2

I want to display only filtered rows in the Excel output. Below is example,

df = pd.DataFrame({'Data': [1, 2, 3, 4, 
                               5, 6, 7]}) 

writer = pd.ExcelWriter('pandasEx.xlsx',  
                   engine ='xlsxwriter') 

df.to_excel(writer, sheet_name ='Sheet1') 
writer.save() 

For output I want to hide all rows where 'Data' < 5. How to do this? It is equivalent to applying filter and saving the excel.

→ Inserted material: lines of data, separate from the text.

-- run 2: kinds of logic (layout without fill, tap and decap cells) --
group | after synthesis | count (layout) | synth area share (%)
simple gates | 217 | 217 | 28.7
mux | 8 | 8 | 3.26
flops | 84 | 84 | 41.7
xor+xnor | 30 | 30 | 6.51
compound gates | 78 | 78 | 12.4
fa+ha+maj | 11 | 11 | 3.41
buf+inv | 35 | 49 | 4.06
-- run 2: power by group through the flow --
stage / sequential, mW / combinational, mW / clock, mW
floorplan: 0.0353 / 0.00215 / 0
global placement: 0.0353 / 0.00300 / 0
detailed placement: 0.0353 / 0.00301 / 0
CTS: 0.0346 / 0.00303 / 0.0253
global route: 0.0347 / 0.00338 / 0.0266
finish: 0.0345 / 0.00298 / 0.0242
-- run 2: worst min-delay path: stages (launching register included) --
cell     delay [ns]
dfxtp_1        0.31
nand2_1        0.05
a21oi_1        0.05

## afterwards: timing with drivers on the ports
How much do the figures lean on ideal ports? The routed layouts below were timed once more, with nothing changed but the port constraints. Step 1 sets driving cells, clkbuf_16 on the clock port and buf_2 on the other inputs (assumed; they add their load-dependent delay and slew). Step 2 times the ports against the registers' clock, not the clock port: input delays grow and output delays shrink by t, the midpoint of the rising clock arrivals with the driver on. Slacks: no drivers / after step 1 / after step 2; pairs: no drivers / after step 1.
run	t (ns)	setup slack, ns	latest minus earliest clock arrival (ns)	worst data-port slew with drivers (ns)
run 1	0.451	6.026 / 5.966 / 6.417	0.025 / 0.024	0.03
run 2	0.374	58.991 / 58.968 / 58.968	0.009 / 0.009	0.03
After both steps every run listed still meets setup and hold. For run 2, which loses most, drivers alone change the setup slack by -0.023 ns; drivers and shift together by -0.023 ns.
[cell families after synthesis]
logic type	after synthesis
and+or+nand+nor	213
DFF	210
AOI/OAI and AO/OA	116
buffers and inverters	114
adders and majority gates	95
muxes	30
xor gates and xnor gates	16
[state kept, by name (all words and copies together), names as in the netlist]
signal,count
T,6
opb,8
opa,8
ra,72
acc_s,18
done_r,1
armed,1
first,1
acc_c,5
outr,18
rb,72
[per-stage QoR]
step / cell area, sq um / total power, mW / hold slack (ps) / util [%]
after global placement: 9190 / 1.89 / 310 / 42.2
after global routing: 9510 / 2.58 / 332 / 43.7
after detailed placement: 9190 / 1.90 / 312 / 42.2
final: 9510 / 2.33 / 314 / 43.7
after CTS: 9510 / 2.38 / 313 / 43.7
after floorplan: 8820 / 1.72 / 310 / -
Background: an optimization exercise with open tools, aiming at a short achievable clock period and few clock cycles per item. Do not read the settings as production practice. Only simulation tests tie the RTL to the original design; equivalence was not proved. The flow treats the clock pin as an ideal source, which a real chip does not have. Power is estimated from default activity; no workload was simulated.

File: flow/config.mk
export PLATFORM = sky130hd
export DESIGN_NAME = cache_source
export DESIGN_NICKNAME = cache_source
export VERILOG_FILES = /design/flow/design.v
export SDC_FILE = /design/flow/constraint.sdc
export NUM_CORES = 4
export LEC_CHECK = 0
export ABC_CLOCK_PERIOD_IN_PS = 1000
export CAP_MARGIN = 20
export CORE_MARGIN = 2
export CORE_UTILIZATION = 65
export PLACE_DENSITY = 0.75
export SETUP_SLACK_MARGIN = 3
export SLEW_MARGIN = 20
export SYNTH_HIERARCHICAL = 1
export SYNTH_MINIMUM_KEEP_SIZE = 0
export TNS_END_PERCENT = 100
File: flow/constraint.sdc
create_clock -name core_clock -period 5.0 [get_ports {clk}]
set_input_delay 1.0000 -clock core_clock [delete_from_list [all_inputs] [get_ports {clk}]]
set_output_delay 1.0000 -clock core_clock [all_outputs]
set_load 0.01 [all_outputs]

I know how to remove dups in pandas or filter in pandas. But I do not want to remove them in pandas, I simply want to apply filter in excel. The use case is that user will have full data in excel but certain rows will be hidden, if user wants they can unhide them in excel and look at data. Hope this explains use case

Thank you

nilesh
  • 327
  • 3
  • 16
  • If dupe is wrong, let me know. – jezrael Jan 23 '19 at 12:22
  • 1
    This isn't a dupe, at least of the linked question. The OP is asking how to filter rows in the XlsxWriter file that is created from Pandas, not how to filter in Pandas itself. – jmcnamara Jan 23 '19 at 13:00
  • Having said that, the solution will involve finding rows that would be filtered in the dataframe and then applying them to the XlsxWriter file. So some parts of the linked question will be relevant. – jmcnamara Jan 23 '19 at 13:02
  • @jezrael, I know how to remove dups in pandas. But I do not want to remove them in pandas, I simply want to apply filter in excel. The use case is that user will have full data in excel but certain rows will be hidden, if user wants they can unhide them in excel and look at data. Hope this explains use case. – nilesh Jan 23 '19 at 13:29
  • @nilesh - reopened – jezrael Jan 23 '19 at 13:38
  • @jmcnamara - reopened – jezrael Jan 23 '19 at 13:38

2 Answers2

4
df = pd.DataFrame({'Data': [1, 2, 3, 4, 
                               5, 6, 7]}) 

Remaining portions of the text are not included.